— Data under study —
## config.mk

```make
export PLATFORM = sky130hd
export DESIGN_NAME = pipe_hazard_ctrl
export DESIGN_NICKNAME = d
export VERILOG_FILES = /design/src/rtl/pipe_hazard_ctrl_pkg.sv /design/src/rtl/pipe_hazard_ctrl_load_use_detect.sv /design/src/rtl/pipe_hazard_ctrl.sv
export SDC_FILE = /design/constraint.sdc
export NUM_CORES = 1
export LEC_CHECK = 0
export BUFFER_PORTS_ARGS = -buffer_cell sky130_fd_sc_hd__buf_4
export CAP_MARGIN = 30
export CORE_AREA = 4 4 56 46
export DETAILED_ROUTE_END_ITERATION = 6
export DIE_AREA = 0 0 60 50
export GPL_TIMING_DRIVEN = 0
export PLACE_DENSITY = 0.73
export SETUP_SLACK_MARGIN = 0.3
export SKIP_CTS_REPAIR_TIMING = 1
export SLEW_MARGIN = 20
export SYNTH_ARGS = -nofsm -noshare
export SYNTH_HDL_FRONTEND = slang
export SYNTH_SLANG_ARGS = --single-unit
```

## constraint.sdc

```tcl
create_clock -name CLK -period 1.75 [get_ports CLK]
set_clock_uncertainty 0.2 [all_clocks]
set_input_delay 0.175 -clock CLK [delete_from_list [all_inputs] [get_ports CLK]]
set_output_delay 0.175 -clock CLK [all_outputs]
set_load 0.02 [all_outputs]
```

## src/rtl/pipe_hazard_ctrl_pkg.sv

```systemverilog
// Shared types and constants for the uop pipeline stall/flush control.
package pipe_ctrl_pkg;

    typedef enum logic [1:0] {
        RUN       = 2'd0,
        MEM_WAIT  = 2'd1,
        INT_DRAIN = 2'd2,
        INT_HOLD  = 2'd3
    } state_t;

    localparam int unsigned REG_ID_W = 5;
    localparam logic [REG_ID_W-1:0] REG_NONE = '0;

endpackage

```

## src/rtl/pipe_hazard_ctrl_load_use_detect.sv

```systemverilog
// Load-use hazard compare: a load in ID/EXE writes a register that the uop
// in IF/ID reads. Register 0 is never a real destination.
module load_use_detect
    import pipe_ctrl_pkg::*;
(
    input  logic                ld_valid,
    input  logic [REG_ID_W-1:0] ld_wr_id,
    input  logic [REG_ID_W-1:0] src1_id,
    input  logic [REG_ID_W-1:0] src2_id,
    input  logic                src1_use,
    input  logic                src2_use,
    output logic                hazard
);

    // Hazard when either read source matches a live load destination
    always_comb begin
        hazard = ld_valid && (ld_wr_id != REG_NONE) &&
                 ((src1_use && (src1_id == ld_wr_id)) ||
                  (src2_use && (src2_id == ld_wr_id)));
    end

endmodule

```

## src/rtl/pipe_hazard_ctrl.sv

```systemverilog
// Central stall/flush sequencer for the IF/ID, ID/EXE, EXE/MEM, MEM/WB
// latches: memory wait states, load-use bubbles, branch redirects and
// interrupt entry at an instruction boundary.
module pipe_hazard_ctrl
    import pipe_ctrl_pkg::*;
#(
    parameter int unsigned MEM_TIMEOUT     = 15,
    parameter int unsigned INT_HOLD_CYCLES = 2
) (
    input  logic                CLK,
    input  logic                RST,
    input  logic                mem_req,
    input  logic                mem_rdy,
    input  logic                ld_valid,
    input  logic [REG_ID_W-1:0] ld_wr_id,
    input  logic [REG_ID_W-1:0] id_src1_id,
    input  logic [REG_ID_W-1:0] id_src2_id,
    input  logic                id_src1_use,
    input  logic                id_src2_use,
    input  logic                redirect,
    input  logic                eoi_mem,
    input  logic                int_req,
    output logic                stall_if,
    output logic                stall_id,
    output logic                stall_exe,
    output logic                stall_mem,
    output logic                flush_id,
    output logic                flush_exe,
    output logic                flush_mem,
    output logic                int_ack,
    output logic                mem_timeout,
    output logic [1:0]          state_dbg
);

    localparam int unsigned HOLD_W = (INT_HOLD_CYCLES < 2) ? 1 : $clog2(INT_HOLD_CYCLES + 1);
    localparam logic [3:0]        TIMEOUT_CNT = 4'(MEM_TIMEOUT);
    localparam logic [HOLD_W-1:0] HOLD_INIT   = HOLD_W'(INT_HOLD_CYCLES);
    localparam logic [HOLD_W-1:0] HOLD_LAST   = HOLD_W'(1);

    state_t            state;
    state_t            ret_state;
    state_t            eff_state;
    logic [3:0]        wait_cnt;
    logic [HOLD_W-1:0] hold_cnt;
    logic              memwait;
    logic              ld_hazard;

    load_use_detect u_lud (
        .ld_valid (ld_valid),
        .ld_wr_id (ld_wr_id),
        .src1_id  (id_src1_id),
        .src2_id  (id_src2_id),
        .src1_use (id_src1_use),
        .src2_use (id_src2_use),
        .hazard   (ld_hazard)
    );

    // Wait-state detect; a wait that has reached the timeout is released.
    // The exit cycle of a wait behaves as the state being returned to, so
    // the pipeline is not idle for an extra cycle after the bus completes.
    always_comb begin
        memwait   = mem_req && !mem_rdy && (wait_cnt != TIMEOUT_CNT);
        eff_state = (state == MEM_WAIT) ? ret_state : state;
    end

    // Same-cycle stall/flush/ack strobes; stalls override all flushes
    always_comb begin
        stall_if  = 1'b0;
        stall_id  = 1'b0;
        stall_exe = 1'b0;
        stall_mem = 1'b0;
        flush_id  = 1'b0;
        flush_exe = 1'b0;
        flush_mem = 1'b0;
        int_ack   = 1'b0;
        if (!RST) begin
            if (memwait) begin
                stall_if  = 1'b1;
                stall_id  = 1'b1;
                stall_exe = 1'b1;
                stall_mem = 1'b1;
            end else if (eff_state == INT_HOLD) begin
                stall_if = 1'b1;
                flush_id = 1'b1;
            end else if (eff_state == INT_DRAIN && eoi_mem) begin
                int_ack   = 1'b1;
                flush_id  = 1'b1;
                flush_exe = 1'b1;
                flush_mem = 1'b1;
            end else if (redirect) begin
                flush_id  = 1'b1;
                flush_exe = 1'b1;
            end else if (ld_hazard) begin
                stall_if  = 1'b1;
                stall_id  = 1'b1;
                flush_exe = 1'b1;
            end
        end
    end

    // FSM, wait/hold counters and sticky timeout flag
    always_ff @(posedge CLK) begin
        if (RST) begin
            state       <= RUN;
            ret_state   <= RUN;
            wait_cnt    <= '0;
            hold_cnt    <= '0;
            mem_timeout <= 1'b0;
        end else if (memwait) begin
            if (state != MEM_WAIT) begin
                ret_state <= state;
                state     <= MEM_WAIT;
                wait_cnt  <= 4'd1;
            end else begin
                wait_cnt <= wait_cnt + 4'd1;
            end
        end else begin
            if (state == MEM_WAIT) begin
                wait_cnt <= '0;
                if (wait_cnt == TIMEOUT_CNT) begin
                    mem_timeout <= 1'b1;
                end
            end
            case (eff_state)
                RUN: begin
                    state <= int_req ? INT_DRAIN : RUN;
                end
                INT_DRAIN: begin
                    if (eoi_mem) begin
                        state    <= INT_HOLD;
                        hold_cnt <= HOLD_INIT;
                    end else begin
                        state <= INT_DRAIN;
                    end
                end
                INT_HOLD: begin
                    if (hold_cnt <= HOLD_LAST) begin
                        state    <= RUN;
                        hold_cnt <= '0;
                    end else begin
                        state    <= INT_HOLD;
                        hold_cnt <= hold_cnt - HOLD_LAST;
                    end
                end
                default: state <= RUN;
            endcase
        end
    end

    assign state_dbg = state;

endmodule

```

Word-level counts from Yosys, hierarchy flattened
Cells that the tools add are included.

word-level totals
  logic and storage cells = 73
  flip-flop bits (word level) = 11
  output and inout bits = 11
  bits of input ports = 25

cells by class
  add/sub/neg operators = 2
  mux-type cells = 38
  equal/unequal tests = 10
  reduce and logical (&&, ||, !) cells = 16
  bitwise logic cells = 1
  magnitude comparators = 1

operator list
  kind                                                                               number
  1-bit 2-to-1 mux                                                                   26
  2-bit 2-to-1 mux                                                                   7
  4-bit 2-to-1 mux                                                                   3
  5-bit == test                                                                      2
  1-bit logical AND                                                                  7
  2-bit case mux with 3 select lines                                                 1
  3-bit AND reduction                                                                2
  5-bit nonzero test                                                                 1
  4-bit by 1-bit adder with 4-bit output (second input constant)                     1
  2-bit == test (second input constant)                                              2
  4-bit == test (second input constant)                                              1
  2-bit by 1-bit != test with 1-bit output (second input constant)                   2
  4-bit != test (second input constant)                                              1
  2-bit case mux with 2 select lines                                                 1
  2-bit nonzero test                                                                 2
  2-bit by 1-bit == test with 1-bit output (second input constant)                   1
  2-bit by 1-bit less-or-equal comparator with 1-bit output (second input constant)  1
  2-bit zero test                                                                    1
  2-bit != test (second input constant)                                              1
  2-bit AND reduction                                                                1
  2-bit by 1-bit subtractor with 2-bit output (second input constant)                1
  1-bit zero test                                                                    1
  1-bit logical OR                                                                   1
  1-bit inverter                                                                     1

Logic depth before layout (Yosys ltp)
  depth after elaboration = 10
  mapped depth = 5
  depth with buffers taken out = 5

By module
From an unflattened synthesis, not the netlist that was laid out.

second synthesis, totals
  cell total of the unflattened synthesis = 100
  area total of the unflattened synthesis = 823.3 µm²

modules (own cells, without submodules)
  module            instances  sequential area each (µm²)  area an instance (µm²)  cells an instance
  pipe_hazard_ctrl  1          220.2                       689.4                   83
  load_use_detect   1          0.0                         133.9                   17

Worst setup path after synthesis
No wires, ideal clock.

  path kind = reg2out
  start = register state[0] (netlist: state_dbg[0])
  end = output port int_ack
  slack = -0.477 ns
  buffers on the path = 2
  cell stages (with the launch flop) = 6
  data required time = 1.375 ns
  data arrival time = 1.852 ns
  path through = dfxtp_1 > buf_6 > nor4bb_1 > o21ai_1 > nor3_1 > buf_4

on the way
  word-level cells in the longest chain between the ends = 8
  elaborated cells on any way between the ends = 9
  those cells by class = eq/ne: 3; mux: 5; reduce/logical: 1

ends and longest elaborated chain
  item                                      RTL line                 source
  start: declaration                        pipe_hazard_ctrl.sv:40   state_t state;
  start signal: assignment                  pipe_hazard_ctrl.sv:126  state <= int_req ? INT_DRAIN : RUN;
  2-bit by 1-bit == test with 1-bit output  pipe_hazard_ctrl.sv:63   eff_state = (state == MEM_WAIT) ? ret_state : state;
  2-bit 2-to-1 mux *                        pipe_hazard_ctrl.sv:63
  2-bit == test                             pipe_hazard_ctrl.sv:85   end else if (eff_state == INT_DRAIN && eoi_mem) begin
  1-bit logical AND                         pipe_hazard_ctrl.sv:85
  1-bit 2-to-1 mux                          n/a
  1-bit 2-to-1 mux * (3 in series)          n/a
  end: declaration                          pipe_hazard_ctrl.sv:30   output logic int_ack,

Mark *: on every way between the ends. The rest lies on a longest branch, timed or not.

Worst setup path in the final report
  start = register state[0] (netlist: state_dbg[0])
  end = output port stall_if

on the way
  word-level cells in the longest chain between the ends = 8
  elaborated cells on any way between the ends = 9
  those cells by class = eq/ne: 3; mux: 5; reduce/logical: 1

ends and longest elaborated chain
  item                                      RTL line                source
  2-bit by 1-bit == test with 1-bit output  pipe_hazard_ctrl.sv:63
  2-bit 2-to-1 mux *                        pipe_hazard_ctrl.sv:63
  2-bit == test                             pipe_hazard_ctrl.sv:85
  1-bit logical AND                         pipe_hazard_ctrl.sv:85
  1-bit 2-to-1 mux                          pipe_hazard_ctrl.sv:85
  1-bit 2-to-1 mux *                        pipe_hazard_ctrl.sv:82  end else if (eff_state == INT_HOLD) begin
  1-bit 2-to-1 mux *                        pipe_hazard_ctrl.sv:77  if (memwait) begin
  1-bit 2-to-1 mux *                        pipe_hazard_ctrl.sv:76  if (!RST) begin
  end: declaration                          pipe_hazard_ctrl.sv:23  output logic stall_if,

Marks and branches as above.

==> impl_metrics.json <==
{
  "outcome": "finished with violations",
  "violations": "setup timing",
  "gp_congestion": 0.770,
  "cap_viol_max_count": 0,
  "cts_buffers": 3,
  "worstMarginPinSlew_ns": 0.715,
  "detail_route.first_pass.iterations": 4,
  "synthTopCellsByArea": "dfxtp_1 (28%), xor2_1 (8.8%), a21oi_1 (7.6%)",
  "p_switching_w": 0.000218,
  "yosys_warnings": 0,
  "fmax_mhz": 440,
  "start_util_pct": 40.5,
  "dp_hpwl_um": 1800,
  "yosysSeqAreaShare_pct": 27.7,
  "finalInstanceArea_mm2": 0.00143,
  "grt_max_degree": 11,
  "core-area_mm2": 0.00196,
  "dr_wl_met3_um": 192,
  "drt_iter0_drc": 46,
  "n_fill_cell": 150,
  "io_buffers": 35,
  "via_per_inst": 5.60,
  "clock_path_buffers": 2,
  "vdd_drop_max_mv": 0.450,
  "nets": 181,
  "hp-class": "input port to flip-flop",
  "comb_power_share_pct": 36.5,
  "cts_tree": "built",
  "max_slew_margin_pct": 52.4,
  "dieArea_mm2": 0.00300,
  "crit_required_ns": 1.37,
  "avgSynthCellArea_um2": 7.71,
  "timing.final.crit_share_pct": 130,
  "vias": 997,
  "highest_layer": "met4",
  "n_antenna_cell": 0,
  "period_needed_ns": 2.27,
  "synth_area_um2": 795,
  "r2r_end": "wait_cnt[3]$_SDFFE_PP0P_",
  "rows": 14,
  "r2r_start": "state_dbg[0]$_SDFFE_PP0P_",
  "synth_largest_area_cell": "dfxtp_1",
  "critPathCapture": "stall_if",
  "wl_met1_um": 1150,
  "synthCells": 103,
  "cp-end-kind": "primary output",
  "grt_pass1_vias": 872,
  "drive_gt1_share_pct": 54.5,
  "placed_area_mm2": 0.00120,
  "seq_area_um2": 233,
  "layout_commonest_cell": "buf_4",
  "p_leak_nw": 0.565,
  "grt_pass1_wl_um": 3750,
  "syn_nets": 129,
  "clockRootBuffer": "clkbuf_4",
  "grt_use_total_pct": 16.0,
  "routed_wl_um": 2570,
  "crit_path_start": "state_dbg[0]$_SDFFE_PP0P_",
  "mostFrequentLayoutCells": "buf_4 (41), buf_6 (10), a21oi_1 (10), xor2_1 (8), nor2_1 (8)",
  "die_y_um": 50,
  "power_density_mw_per_mm2": 486,
  "timing.final.ws_setup_ns": -0.521,
  "antenna_found_initial": 0,
  "htreeDepth": 1,
  "final_antenna_net_count": 0,
  "cts.clk_slew.worst_paths_ns": 0.07,
  "critPathArrivalTime_ns": 1.90,
  "ys_ff_latch": 11,
  "drcViolationCount": 0,
  "r2r_slack_ns": 0.08,
  "hold_viol": 0,
  "p_seq_share_pct": 38.1,
  "worstPathMaxFanout": 7,
  "pwr-share-clk_pct": 25.4,
  "p_int_w": 0.000478,
  "critPathLaunchType": "flip-flop",
  "die_w_um": 60,
  "area_growth_pct": 80.5,
  "finalSetupViolations": 8,
  "worstSkewPairLatency_ns": 0.27,
  "clkSinkCount": 11,
  "multi_input_area_um2": 712,
  "rsz0062_at_grt": "true",
  "finalPower_w": 0.000696,
  "grt_overflow": 0,
  "hold_ws_ns": 0.106,
  "wl_met2_um": 1200,
  "synth_top_area_share_pct": 27.7,
  "routedWlPerCell_um": 14.4,
  "ios": 36,
  "setup_tns_ns": -2.23,
  "switching_share_pct": 31.3,
  "setup.worst_path.class": "flip-flop to primary output",
  "maxSlewViolCount": 0,
  "reg2reg_depth": 7,
  "ys_types": 37
}
## worst max-delay path, cell delays in order (launching register included)
cell	delay, ns
dfxtp_4	0.35
buf_6	0.12
nor4bb_4	0.16
o21a_1	0.23
or4_4	0.50
o22ai_4	0.11
buf_6	0.14
## flip-flops by register name, indices dropped and copies added, names as in the netlist
register	count
ret_state	2
mem_timeout	1
wait_cnt	4
hold_cnt	2
state_dbg	2
## power groups by stage
stage / sequential [W] / clock [W] / combinational, W
finish: 0.000266 / 0.000177 / 0.000254
global route: 0.000266 / 0.000187 / 0.000275
CTS: 0.000266 / 0.000173 / 0.000203
detailed placement: 0.000272 / 0 / 0.000203
global placement: 0.000272 / 0 / 0.000198
floorplan: 0.000275 / 0 / 0.000114
## Yosys cell counts (all sizes together)
cell type,n
a21oi,12
dfxtp,11
nor2,10
o21ai,9
xor2,8
nand2,6
nor3,5
buf,4
nor2b,4
or4,4
nand3,3
clkbuf,2
nor4,2
o21a,2
o22ai,2
or2b,2
xnor2,2
a2111o,1
a2111oi,1
a211oi,1
a22oi,1
a31oi,1
a32oi,1
and2,1
and3,1
ha,1
inv,1
nand3b,1
nand4,1
nor4bb,1
o211a,1
o31ai,1
## through the flow
stage | utilization, % | instances | setup slack, ns
6_report | 73.1 | 178 | -0.521
5_1_grt | 73.1 | 178 | -0.579
4_1_cts | 62.5 | 166 | -0.564
3_5_place_dp | 61.2 | 162 | -0.272
3_3_place_gp | 61.2 | 162 | -0.257
2_1_floorplan | - | 103 | -0.123
## kinds of logic (layout without fill, tap and decap cells)
logic type      after synthesis  after routing  share of synthesized area, %
compound gates               33             33                          25.2
buf+inv                       7             58                          5.67
fa+ha+maj                     1              1                          1.57
flops                        11             11                          27.7
simple gates                 41             41                          28.8
xor+xnor                     10             10                          11.0
## how the worst min path moves through the flow
stage,from,end,slack [ns],cells past startpoint
after floorplan,int_req,state_dbg[1]$_SDFFE_PP0P_,0.16,2
after global placement,mem_timeout$_SDFFE_PP0P_,mem_timeout$_SDFFE_PP0P_,0.26,2
after detailed placement,mem_timeout$_SDFFE_PP0P_,mem_timeout$_SDFFE_PP0P_,0.27,2
after CTS,int_req,state_dbg[1]$_SDFFE_PP0P_,0.01,3
after global routing,int_req,state_dbg[1]$_SDFFE_PP0P_,0.13,3
final,int_req,state_dbg[1]$_SDFFE_PP0P_,0.11,3
## layer usage
metal  global-route usage [%]  vias up
met3                     5.48        5
met4                     3.32        0
met2                     23.4       41
li1                         -      489
met1                     22.4      462
met5                        0        -
## layout make-up
class,count,area share (%)
Tap cell,24,2.09
Inverter,1,0.262
Buffer,6,3.49
Multi-Input combinational cell,85,49.7
Sequential cell,11,16.2
Clock buffer,4,1.83
Timing Repair Buffer,47,26.4
Power figures use the tool's default switching activity.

— What to work on —
What you return must be an exact retyping of the lines above starting at the line with "after CTS,int_req,state_dbg[1]$_SDFFE_PP0P_,0.01,3" and ending at the line with "Clock buffer,4,1.83", and nothing besides.

— Solved exercise —
after CTS,int_req,state_dbg[1]$_SDFFE_PP0P_,0.01,3
after global routing,int_req,state_dbg[1]$_SDFFE_PP0P_,0.13,3
final,int_req,state_dbg[1]$_SDFFE_PP0P_,0.11,3
## layer usage
metal  global-route usage [%]  vias up
met3                     5.48        5
met4                     3.32        0
met2                     23.4       41
li1                         -      489
met1                     22.4      462
met5                        0        -
## layout make-up
class,count,area share (%)
Tap cell,24,2.09
Inverter,1,0.262
Buffer,6,3.49
Multi-Input combinational cell,85,49.7
Sequential cell,11,16.2
Clock buffer,4,1.83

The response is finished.